Democratic Nominee Will Have Edge in Fall Even If Economy Turns
March 24 (Bloomberg) -- Seven months before Election Day, rising home foreclosures, shrinking financial assets and gasoline approaching a record $4 a gallon are daily reminders that the U.S. economy may be the worst in almost 30 years.
Even if a recovery begins this summer, Americans won't feel the difference until much later. That's why when the polls open Nov. 4, the Republicans, who have controlled the White House since 2001 and Congress for much of that time, will have ceded a key advantage to the Democrats.
Recessions shaped four presidential elections in the past half-century -- in 1960, 1976, 1980 and 1992. Each time, the candidate from the party trying to retake the White House won.

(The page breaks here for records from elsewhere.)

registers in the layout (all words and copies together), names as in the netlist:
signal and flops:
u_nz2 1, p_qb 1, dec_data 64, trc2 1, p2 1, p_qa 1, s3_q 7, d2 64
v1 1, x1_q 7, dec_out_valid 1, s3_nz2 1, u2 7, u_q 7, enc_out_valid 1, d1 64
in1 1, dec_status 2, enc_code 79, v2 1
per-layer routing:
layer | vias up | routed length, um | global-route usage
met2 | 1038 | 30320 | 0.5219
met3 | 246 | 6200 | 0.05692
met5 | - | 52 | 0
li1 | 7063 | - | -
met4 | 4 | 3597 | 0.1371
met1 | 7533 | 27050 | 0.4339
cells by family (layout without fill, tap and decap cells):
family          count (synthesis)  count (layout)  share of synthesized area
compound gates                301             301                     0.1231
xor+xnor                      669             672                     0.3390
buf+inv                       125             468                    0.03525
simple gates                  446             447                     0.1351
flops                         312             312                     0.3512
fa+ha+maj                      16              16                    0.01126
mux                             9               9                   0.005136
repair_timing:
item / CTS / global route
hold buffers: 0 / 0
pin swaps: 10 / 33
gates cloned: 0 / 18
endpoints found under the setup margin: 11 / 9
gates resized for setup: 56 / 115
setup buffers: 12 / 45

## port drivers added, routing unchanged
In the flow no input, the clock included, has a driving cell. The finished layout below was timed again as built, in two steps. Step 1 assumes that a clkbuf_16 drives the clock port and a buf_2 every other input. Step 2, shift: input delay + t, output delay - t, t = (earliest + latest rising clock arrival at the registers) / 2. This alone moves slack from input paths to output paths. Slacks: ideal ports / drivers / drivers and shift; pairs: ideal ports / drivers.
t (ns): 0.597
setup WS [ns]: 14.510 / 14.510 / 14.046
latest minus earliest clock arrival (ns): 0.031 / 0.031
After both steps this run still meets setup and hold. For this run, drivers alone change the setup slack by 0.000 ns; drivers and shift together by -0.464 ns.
This is an optimization exercise on Yosys and OpenROAD, whose aim is small area, a short achievable clock period and few clock cycles per item, not a production implementation. Function not checked in this run: the RTL went through the layout flow alone. No activity file was given, so power comes from the tool's default toggle rates.

$ cat design.v
module kd_fadd (
    input  wire [31:0] a,
    input  wire [31:0] b,
    output reg  [31:0] y
);
    wire        sa = a[31];
    wire        sb = b[31];
    wire [7:0]  ea = a[30:23];
    wire [7:0]  eb = b[30:23];
    wire        a_nan = (ea == 8'hFF) && (a[22:0] != 0);
    wire        b_nan = (eb == 8'hFF) && (b[22:0] != 0);
    wire        a_inf = (ea == 8'hFF) && (a[22:0] == 0);
    wire        b_inf = (eb == 8'hFF) && (b[22:0] == 0);
    wire [23:0] ma  = {ea != 0, a[22:0]};
    wire [23:0] mb  = {eb != 0, b[22:0]};
    wire [7:0]  eaf = (ea == 0) ? 8'd1 : ea;
    wire [7:0]  ebf = (eb == 0) ? 8'd1 : eb;
    wire        a_big = (a[30:0] >= b[30:0]);
    wire        sx  = a_big ? sa  : sb;
    wire        sy  = a_big ? sb  : sa;
    wire [7:0]  ex  = a_big ? eaf : ebf;
    wire [7:0]  ey  = a_big ? ebf : eaf;
    wire [23:0] mx  = a_big ? ma  : mb;
    wire [23:0] my  = a_big ? mb  : ma;
    wire [7:0]  d   = ex - ey;
    reg  [26:0] my_sh;
    reg  [26:0] lost;
    always @* begin
        lost = 27'd0;
        if (d >= 8'd27) begin
            my_sh = {26'd0, my != 0};
        end else begin
            my_sh = {my, 3'b000} >> d;
            lost  = ({my, 3'b000} << (8'd27 - d));
            my_sh[0] = my_sh[0] | (lost != 0);
        end
    end
    wire        sub = sx ^ sy;
    wire [27:0] sum = sub ? ({1'b0, mx, 3'b000} - {1'b0, my_sh})
                          : ({1'b0, mx, 3'b000} + {1'b0, my_sh});
    reg  [4:0] lz;
    integer i;
    always @* begin
        lz = 5'd27;
        for (i = 0; i < 27; i = i + 1)
            if (sum[i]) lz = 5'd26 - i[4:0];
    end
    reg  [26:0] m;
    reg  [9:0]  e;
    reg  [4:0]  sh;
    wire [7:0]  sh_max = ex - 8'd1;
    reg  [30:0] packed_r;
    reg         inc;
    always @* begin
        m = 27'd0;
        e = 10'd0;
        sh = 5'd0;
        if (sum[27]) begin
            m = {sum[27:2], sum[1] | sum[0]};
            e = {2'b00, ex} + 10'd1;
        end else begin
            sh = ({3'b000, lz} > ex - 8'd1) ? sh_max[4:0] : lz;
            m  = sum[26:0] << sh;
            e  = {2'b00, ex} - {5'd0, sh};
        end
        inc = m[2] & (m[1] | m[0] | m[3]);
        packed_r = {(m[26] ? e[7:0] : 8'd0), m[25:3]} + {30'd0, inc};
        if (a_nan || b_nan || (a_inf && b_inf && (sa != sb)))
            y = 32'h7FC0_0000;
        else if (a_inf)
            y = a;
        else if (b_inf)
            y = b;
        else if (sum == 0)
            y = {sa & sb, 31'd0};
        else if (e >= 10'd255)
            y = {sx, 8'hFF, 23'd0};
        else
            y = {sx, packed_r};
    end
endmodule
module kd_alarm_eval (
    input  wire        clk,
    input  wire        rst,
    input  wire [6:0]  cfg_limit_enable,
    input  wire [31:0] cfg_ll,
    input  wire [31:0] cfg_l,
    input  wire [31:0] cfg_h,
    input  wire [31:0] cfg_hh,
    input  wire [31:0] cfg_deadband,
    input  wire [19:0] cfg_on_delay,
    input  wire [19:0] cfg_off_delay,
    input  wire [19:0] cfg_flt_on_delay,
    input  wire [19:0] cfg_flt_off_delay,
    input  wire        cfg_limits_on_bad,
    input  wire [11:0] cfg_shelve_max_min,
    input  wire        ev_valid,
    output wire        ev_ready,
    input  wire [31:0] ev_time,
    input  wire [31:0] ev_value,
    input  wire [2:0]  ev_quality,
    input  wire        ev_hold,
    input  wire [31:0] ev_action,
    output reg         res_valid,
    output wire [31:0] res_state,
    output wire [15:0] res_seq,
    output wire [3:0]  res_pw_event,
    output wire [19:0] res_ev_a,
    output wire [19:0] res_ev_b
);
    localparam [3:0] E_NONE = 4'h0, E_ONSET = 4'h1, E_RETURN = 4'h2, E_ACK = 4'h3,
                     E_SHELVE = 4'h4, E_UNSHELVE = 4'h5, E_OOS_ON = 4'h6, E_OOS_OFF = 4'h7;
    localparam [2:0] Q_STALE = 3'd2, Q_BAD = 3'd3, Q_INTEGRITY = 3'd4;
    function automatic is_nan(input [31:0] x);
        is_nan = (x[30:23] == 8'hFF) && (x[22:0] != 0);
    endfunction
    function automatic f_lt(input [31:0] x, input [31:0] y);
        reg both_zero;
        begin
            both_zero = (x[30:0] == 0) && (y[30:0] == 0);
            if (is_nan(x) || is_nan(y) || both_zero)
                f_lt = 1'b0;
            else if (x[31] != y[31])
                f_lt = x[31];
            else if (!x[31])
                f_lt = x[30:0] < y[30:0];
            else
                f_lt = x[30:0] > y[30:0];
        end
    endfunction
    function automatic f_le(input [31:0] x, input [31:0] y);
        begin
            if (is_nan(x) || is_nan(y))
                f_le = 1'b0;
            else
                f_le = f_lt(x, y) || (x == y) || ((x[30:0] == 0) && (y[30:0] == 0));
        end
    endfunction
    reg [4:0]  c_en;
    reg [31:0] c_ll, c_l, c_h, c_hh, c_db;
    reg [19:0] c_on, c_off, c_fon, c_foff;
    reg        c_lob;
    reg [11:0] c_smax;
    always @(posedge clk) begin
        c_en   <= {cfg_limit_enable[6], cfg_limit_enable[3:0]};
        c_ll   <= cfg_ll;
        c_l    <= cfg_l;
        c_h    <= cfg_h;
        c_hh   <= cfg_hh;
        c_db   <= cfg_deadband;
        c_on   <= cfg_on_delay;
        c_off  <= cfg_off_delay;
        c_fon  <= cfg_flt_on_delay;
        c_foff <= cfg_flt_off_delay;
        c_lob  <= cfg_limits_on_bad;
        c_smax <= cfg_shelve_max_min;
    end
    reg        s_valid;           
    reg [31:0] s_time, s_value, s_action;
    reg [2:0]  s_quality;
    reg        s_hold;
    reg        warm;              
    reg [2:0]  fill;              
    wire       go = s_valid && warm;    
    assign ev_ready = !s_valid || warm;
    always @(posedge clk) begin
        if (ev_ready) begin
            s_time    <= ev_time;
            s_value   <= ev_value;
            s_action  <= ev_action;
            s_quality <= ev_quality;
            s_hold    <= ev_hold;
        end
    end
    reg  [31:0] thr [0:3];
    reg  [31:0] fa_a;
    wire [31:0] fa_b = {c_db[31] ^ fill[1], c_db[30:0]};
    wire [31:0] fa_y;
    always @* begin
        case (fill[1:0])
            2'd0: fa_a = c_ll;
            2'd1: fa_a = c_l;
            2'd2: fa_a = c_h;
            default: fa_a = c_hh;
        endcase
    end
    kd_fadd u_add (.a(fa_a), .b(fa_b), .y(fa_y));
    always @(posedge clk) begin
        if (rst) begin
            s_valid <= 1'b0;
            warm    <= 1'b0;
            fill    <= 3'd0;
        end else begin
            s_valid <= ev_ready ? ev_valid : s_valid;
            if ((ev_ready ? ev_valid : s_valid) || go) begin
                if (!warm && s_valid) begin
                    if (fill == 3'd7) warm <= 1'b1;
                    fill <= (fill == 3'd0) ? 3'd4 : fill + 3'd1;
                end
            end else begin
                warm <= 1'b0;
                fill <= 3'd0;
            end
        end
    end
    always @(posedge clk) begin
        if (!warm && s_valid && fill[2])
            thr[fill[1:0]] <= fa_y;
    end
    reg        oos, shelved;
    reg [31:0] shelve_end;
    reg [4:0]  raw, act, unack;
    reg [15:0] tseq;
    reg [19:0] tm_acc [0:4];      
    reg [4:0]  tm_run, tm_held;
    reg [31:0] prev_time;         
    reg [2:0]  o_pw;
    reg [4:0]  o_a_any, o_a_ack, o_b_on, o_b_ret;
    reg        n_oos, n_shelved;
    reg [31:0] n_shelve_end;
    reg [4:0]  n_raw, n_act, n_unack;
    reg [15:0] n_tseq;
    reg [19:0] n_acc [0:4];
    reg [4:0]  n_run, n_held;
    reg [3:0]  pw_ev;
    reg [4:0]  a_any, a_ack, b_on, b_ret;
    reg [4:0]  en, old_act, set_t, clr_t;
    reg        proc_held, expired, unshelve, end_wrap;
    reg [3:0]  action;
    reg [11:0] minutes;
    reg [31:0] elapsed;
    reg        el_big;
    reg [20:0] sum;
    reg [19:0] dly;
    reg        fire;
    reg [3:0]  n_events;
    reg [16:0] seq_sum;
    integer    k;
    wire [31:0] shelve_len = {4'd0, minutes, 16'd0} - {8'd0, minutes, 12'd0}
                           - {12'd0, minutes, 8'd0} - {14'd0, minutes, 6'd0}
                           + {15'd0, minutes, 5'd0};    
    always @* begin
        n_oos        = oos;
        n_shelved    = shelved;
        n_shelve_end = shelve_end;
        n_raw        = raw;
        n_act        = act;
        n_unack      = unack;
        n_tseq       = tseq;
        n_run        = tm_run;
        n_held       = tm_held;
        for (k = 0; k < 5; k = k + 1)
            n_acc[k] = tm_acc[k];
        pw_ev    = E_NONE;
        a_any    = 5'd0;
        a_ack    = 5'd0;
        b_on     = 5'd0;
        b_ret    = 5'd0;
        en       = c_en;
        action   = s_action[3:0];
        minutes  = s_action[15:4];
        old_act  = act;
        set_t    = 5'd0;
        clr_t    = 5'd0;
        proc_held = 1'b0;
        expired  = 1'b0;
        end_wrap = 1'b0;
        unshelve = 1'b0;
        elapsed  = s_time - prev_time;
        el_big   = elapsed[31:20] != 12'd0;
        sum      = 21'd0;
        dly      = 20'd0;
        fire     = 1'b0;
        n_events = 4'd0;
        seq_sum  = 17'd0;
        if (s_quality == Q_INTEGRITY) begin
            n_held = 5'b11111;
        end else begin
            case (action)
                4'h1: begin  
                    if (s_action[31:16] == 16'hFFFF || s_action[31:16] == tseq) begin
                        a_any   = unack;
                        a_ack   = unack;
                        n_unack = 5'd0;
                    end
                end
                4'h2: begin  
                    if (c_smax != 0 && minutes != 0 && minutes <= c_smax && !oos) begin
                        n_shelved    = 1'b1;
                        n_unack      = 5'd0;
                        {end_wrap, n_shelve_end} = {1'b0, s_time} + {1'b0, shelve_len};
                        pw_ev        = E_SHELVE;
                    end
                end
                4'h3: begin  
                    if (shelved) unshelve = 1'b1;
                end
                4'h4: begin  
                    n_oos     = 1'b1;
                    n_shelved = 1'b0;
                    n_raw     = 5'd0;
                    n_act     = 5'd0;
                    n_unack   = 5'd0;
                    n_run     = 5'd0;
                    n_held    = 5'd0;
                    pw_ev     = E_OOS_ON;
                end
                4'h5: begin  
                    if (oos) begin
                        n_oos = 1'b0;
                        pw_ev = E_OOS_OFF;
                    end
                end
                default: ;
            endcase
            if (n_shelved && (pw_ev == E_SHELVE ? end_wrap : s_time >= shelve_end))
                unshelve = 1'b1;
            if (unshelve) begin
                n_shelved = 1'b0;
                pw_ev     = E_UNSHELVE;
                n_unack   = n_unack | act;
                a_any     = a_any | act;
                a_ack     = a_ack & ~act;
            end
            old_act = n_act;
            if (!n_oos) begin
                set_t[0] = f_le(s_value, c_ll);
                clr_t[0] = f_lt(thr[0], s_value);
                set_t[1] = f_le(s_value, c_l);
                clr_t[1] = f_lt(thr[1], s_value);
                set_t[2] = f_le(c_h, s_value);
                clr_t[2] = f_lt(s_value, thr[2]);
                set_t[3] = f_le(c_hh, s_value);
                clr_t[3] = f_lt(s_value, thr[3]);
                proc_held = s_hold || (s_quality >= Q_STALE && !c_lob);
                if (!proc_held) begin
                    for (k = 0; k < 4; k = k + 1) begin
                        if (set_t[k])
                            n_raw[k] = 1'b1;
                        else if (clr_t[k])
                            n_raw[k] = 1'b0;
                    end
                end
                n_raw[4] = (s_quality == Q_BAD);
                n_raw = n_raw & en;
                for (k = 0; k < 5; k = k + 1) begin
                    if (k == 4)
                        dly = n_act[k] ? c_foff : c_fon;
                    else
                        dly = n_act[k] ? c_off : c_on;
                    sum = (n_run[k] ? {1'b0, n_acc[k]} : 21'd0)
                        + ((n_run[k] && !n_held[k]) ? {1'b0, elapsed[19:0]} : 21'd0);
                    fire = (n_run[k] && !n_held[k] && el_big) || (sum >= {1'b0, dly});
                    if (!en[k]) begin
                        n_act[k]  = 1'b0;
                        n_run[k]  = 1'b0;
                        n_held[k] = 1'b0;
                    end else if (k < 4 && proc_held) begin
                        n_held[k] = 1'b1;
                    end else if (n_raw[k] == n_act[k]) begin
                        n_run[k]  = 1'b0;
                        n_held[k] = 1'b0;
                    end else begin
                        n_held[k] = 1'b0;
                        if (fire) begin
                            n_act[k] = n_raw[k];
                            n_run[k] = 1'b0;
                        end else begin
                            n_run[k] = 1'b1;
                            n_acc[k] = sum[19:0];
                        end
                    end
                end
                if (!n_shelved) begin
                    b_on    = n_act & ~old_act;
                    b_ret   = ~n_act & old_act;
                    n_unack = n_unack | b_on;
                end
            end
            n_events = {3'd0, pw_ev != E_NONE};
            for (k = 0; k < 5; k = k + 1)
                n_events = n_events + {3'd0, a_any[k]} + {3'd0, b_on[k]} + {3'd0, b_ret[k]};
            seq_sum = {1'b0, tseq} + {13'd0, n_events};
            n_tseq  = (seq_sum >= 17'd65535) ? seq_sum[15:0] + 16'd1 : seq_sum[15:0];
        end
    end
    always @(posedge clk) begin
        if (rst) begin
            oos        <= 1'b0;
            shelved    <= 1'b0;
            raw        <= 5'd0;
            act        <= 5'd0;
            unack      <= 5'd0;
            tseq       <= 16'd0;
            tm_run     <= 5'd0;
            tm_held    <= 5'd0;
            res_valid  <= 1'b0;
        end else begin
            res_valid <= go;
            if (go) begin
                oos        <= n_oos;
                shelved    <= n_shelved;
                raw        <= n_raw;
                act        <= n_act;
                unack      <= n_unack;
                tseq       <= n_tseq;
                tm_run     <= n_run;
                tm_held    <= n_held;
            end
        end
    end
    always @(posedge clk) begin
        if (go) begin
            shelve_end <= n_shelve_end;
            prev_time  <= s_time;
            for (k = 0; k < 5; k = k + 1)
                tm_acc[k] <= n_acc[k];
            o_pw    <= pw_ev[2:0];
            o_a_any <= a_any;
            o_a_ack <= a_ack;
            o_b_on  <= b_on;
            o_b_ret <= b_ret;
        end
    end
    assign res_state = {oos, shelved, 2'b00, 5'd0,
                        unack[4], 2'b00, unack[3:0], 1'b0,
                        act[4], 2'b00, act[3:0], 1'b0,
                        raw[4], 2'b00, raw[3:0]};
    assign res_seq      = tseq;
    assign res_pw_event = {1'b0, o_pw};
    genvar g;
    generate
        for (g = 0; g < 5; g = g + 1) begin : g_ev
            assign res_ev_a[4*g+3:4*g] = {2'b00, o_a_ack[g], o_a_any[g]};
            assign res_ev_b[4*g+3:4*g] = {2'b00, o_b_ret[g], o_b_on[g]};
        end
    endgenerate
endmodule
$ cat run.sh
#!/bin/bash
# synth_recipe.tcl (not shown) runs the flow's synth.tcl, then flattens the netlist and writes it again
# the make line also repeats each setting of config.mk as NAME=value (left out here)
make -C /OpenROAD-flow-scripts/flow DESIGN_CONFIG=/design/flow/config.mk WORK_HOME=/design/flow/orfs CLKGATE_MAP_FILE= SYNTH_SCRIPT=/design/flow/synth_recipe.tcl finish
$ cat config.mk
export PLATFORM = sky130hd
export DESIGN_NAME = kd_alarm_eval
export DESIGN_NICKNAME = kd_alarm_eval
export VERILOG_FILES = /design/flow/design.v
export SDC_FILE = /design/flow/constraint.sdc
export NUM_CORES = 4
export LEC_CHECK = 0
export CAP_MARGIN = 20
export CORE_MARGIN = 2
export CORE_UTILIZATION = 40
export SLEW_MARGIN = 20
$ cat constraint.sdc
create_clock -name core_clock -period 50.0 [get_ports {clk}]
set_input_delay 10.0000 -clock core_clock [delete_from_list [all_inputs] [get_ports {clk}]]
set_output_delay 10.0000 -clock core_clock [all_outputs]
set_load 0.01 [all_outputs]
==> flow_summary.toml <==
[run_status]
status = "complete, no violations"

[setup_path]
critPathMaxFanout = 29
start_kind = "flip-flop"
crit_family = "compound AO/OA/AOI/OAI gates"
end_kind = "flip-flop"
cpPeakStageDelay_ps = 860
critical_path_class = "flip-flop to flip-flop"
r2r-start = "fill[1]"
cp.required_ps = 50330
cp_slowest_cell = "o21ai_0"
worstPathArrival_ps = 20990
rrSetupSlack_ps = 29340
r2r-end = "thr[3][27]"
crit_top_cell = "o21ai_0"
worst-path-stages = 64
worst_r2r_path_depth = 64
path_buf_inv = 10

[clock_network]
numCtsBuffers = 86
clock_latency_ps = 720
cts_root_buffer = "clkbuf_16"
clock-sinks = 722
cts_buffer_depth = 3
htree_levels = 3
cts_hold_buf = 0
tritoncts = "done"
cts_resized = 0
clkTransAtPathRegs_ps = 60
cts_setup_buffers = 0

[sta]
skew_ps = 47.1
maxSlewHeadroom_pct = 23.0
hold_ws_ps = 482
period_needed_ps = 20660
finalSetupViolCount = 0
rsz0062_at_grt = "false"
slew_viol_final = 0
hold_viol_final = 0
tns_ps = 0
worst_pin_slew_ps = 1150
min_period_over_period_pct = 41.3
fmax_mhz = 48.4

[finish]
fillers = 13000
final_util_pct = 46.9
syn2layout_area_growth_pct = 16.5
drive_gt1_share_pct = 5.74
final_nets = 7574
stdcell_area_um2 = 64500

[grt]
grt_pass1_vias = 46100
grt_max_degree = 77
grt_usage_pct = 26.2
grt_pass1_wl_mm = 284
grt_antenna_before_repair = 4
overflow = 0

[routing]
wire_per_inst_um = 22.9
drc = 0
drtPass1Iterations = 10
postRouteWirelength_mm = 191
dr_total_vias = 47900
vias_per_cell = 5.75
drt_iter0_drc = 4403
ant_nets = 0

[synthesis]
synth_top_area_share_pct = 22.5
synthSimpleGateAreaFrac_pct = 16.7
netlist_area_um2 = 55300
ys_seq_area_share_pct = 33.6
synth_top_family_by_area = "compound AO/OA/AOI/OAI gates"
synth.most_common_cell = "ha_1"
synthDistinctLibCells = 123
netlist_top_cells_count = "ha_1, inv_1, nor2_1, a21oi_1, edfxtp_1"
synth-seq-cells = 722
synthFlopType = "edfxtp_1"
yosys.area.top_type = "edfxtp_1"
synth_edf_count = 415
synth_warnings = 4
synth.area.top_cells = "edfxtp_1, ha_1, dfxtp_1"
synthArstFlopShare_pct = 0
synth-compound-area-share_pct = 18.3
synthMuxAreaShare_pct = 4.00
synthAdderAreaFrac_pct = 17.5
synthCells = 6062
synth_area_per_cell_um2 = 9.13
synthXorXnorAreaFrac_pct = 4.41

[placement]
globalplace.congestion = 0.945
hpwl_mm = 153
io_buffer_count = 418
post_dp_cell_area_um2 = 61500

[die]
initial_core_util_pct = 40.3
ios = 457
die_w_um = 376
core_um2 = 137000
die-area_um2 = 141000
rows = 136
fp.dieH_um = 376

[min_path]
hold_path_class = "flip-flop to flip-flop"
whs_path_depth = 0
holdPathEnd = "prev_time[0]"
min_from = "s_time[0]"

[power]
ir_drop_mv = 0.0236
power_density_nw_per_um2 = 36.4
total_power_mw = 2.35
p_leak_nw = 28.3

[job]
timing.max_cap.violations = 0
## cells in the final DEF (no fill, tap or decap), drive strengths merged, types with 32 or more instances in the layout
| cell type | synthesis | routed |
|---|---|---|
| ha | 715 | 715 |
| inv | 522 | 533 |
| nor2 | 487 | 487 |
| a21oi | 473 | 473 |
| clkdlybuf4s50 | 0 | 417 |
| edfxtp | 415 | 415 |
| o21ai | 328 | 328 |
| nand2 | 313 | 313 |
| dfxtp | 307 | 307 |
| xnor2 | 220 | 220 |
| mux2i | 168 | 168 |
| and3 | 153 | 153 |
| nand4 | 150 | 150 |
| a21o | 145 | 145 |
| nor2b | 121 | 121 |
| nand3 | 115 | 115 |
| nor4 | 112 | 112 |
| nand2b | 106 | 106 |
| o21bai | 106 | 106 |
| clkbuf | 134 | 105 |
| nor3 | 96 | 96 |
| buf | 98 | 90 |
| o211ai | 60 | 60 |
| xor2 | 57 | 57 |
| a211oi | 53 | 53 |
| o21a | 50 | 50 |
| clkinv | 2 | 38 |
| fa | 36 | 36 |
| conb | 1 | 36 |
| a31oi | 33 | 33 |
| a222oi | 32 | 32 |
## metrics by stage
stage | instances | setup WS (ps)
2_1_floorplan | 6097 | 33910
3_3_place_gp | 8164 | 29840
3_5_place_dp | 8164 | 29770
4_1_cts | 8326 | 29620
5_1_grt | 8329 | 28120
6_report | 8330 | 29340
## per-layer routing
metal / global-route usage (%) / vias up / share of wire (%)
li1: - / 23000 / -
met1: 33.8 / 22900 / 42
met2: 43.2 / 1672 / 46
met3: 4.98 / 366 / 7.2
met4: 10.1 / 0 / 4.1
met5: 0 / - / 0
## kinds of logic after synthesis
| family | Yosys count |
|---|---|
| and+or+nand+nor | 1798 |
| muxes | 206 |
| xor gates and xnor gates | 277 |
| other | 1 |
| AOI/OAI and AO/OA | 1551 |
| buffers and inverters | 756 |
| adders and majority gates | 751 |
| DFF | 722 |
## final cells by class
cell class                 count  area, µm²  share of cell area (%)
tap                         1794       2240                    3.48
clock inverter                57        557                   0.864
inverter                     524       1970                    3.06
antenna                        2       5.00                 0.00776
clock buffer                 105       2350                    3.65
timing repair buffer         507       4870                    7.56
multi-input combinational   4619      33900                    52.5
sequential                   722      18600                    28.9
## sequential cells by signal, summed over array words and instances, names as in the netlist, 12 cells and up
register    flops
s_time         32
tseq           16
tm_acc        100
c_ll           32
c_hh           32
c_smax         12
c_h            32
s_action       32
c_fon          20
s_value        32
c_off          20
c_db           32
c_l            32
thr           128
c_on           20
prev_time      32
shelve_end     32
c_foff         20
## where the power goes
part           switching, mW  internal (mW)
combinational          0.627          0.363
clock                  0.284          0.362
sequential            0.0270          0.686
total                  0.937           1.41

A model that uses economic data to predict presidential race outcomes has the Democrats getting 52 percent of the votes cast for the two major party candidates, says Ray Fair, the Yale University professor who developed it.
``The economic environment, based on all of the data I've ever seen, is the most powerful indicator of how the party in power will do,'' says Jody Powell, a top aide to Jimmy Carter. He speaks from experience, having worked on Carter's victorious 1976 presidential campaign and his 1980 loss to Ronald Reagan, which was flanked by two recessions.
``The economy will likely be the dominant issue'' this year, Powell says.
Republicans in the media have been wetting themselves over the battle for the Democratic nomination (all but settled) thinking it helps John McCain. Between McCain's albatross George Bush, the economy and virtually every other issue that matters to Democrats and independents (Republicans will not decide the election; they are too few to matter), they're as out of touch as usual. National polls are essentially tied, but at this point in time don't begin to tell the story of what is going to happen in November.
Watch the polls for fun (once the party solidifies around a Democratic nominee, they will change), but the fundamentals going into the fall will be a lot harder for Republicans to deal with than is being reported.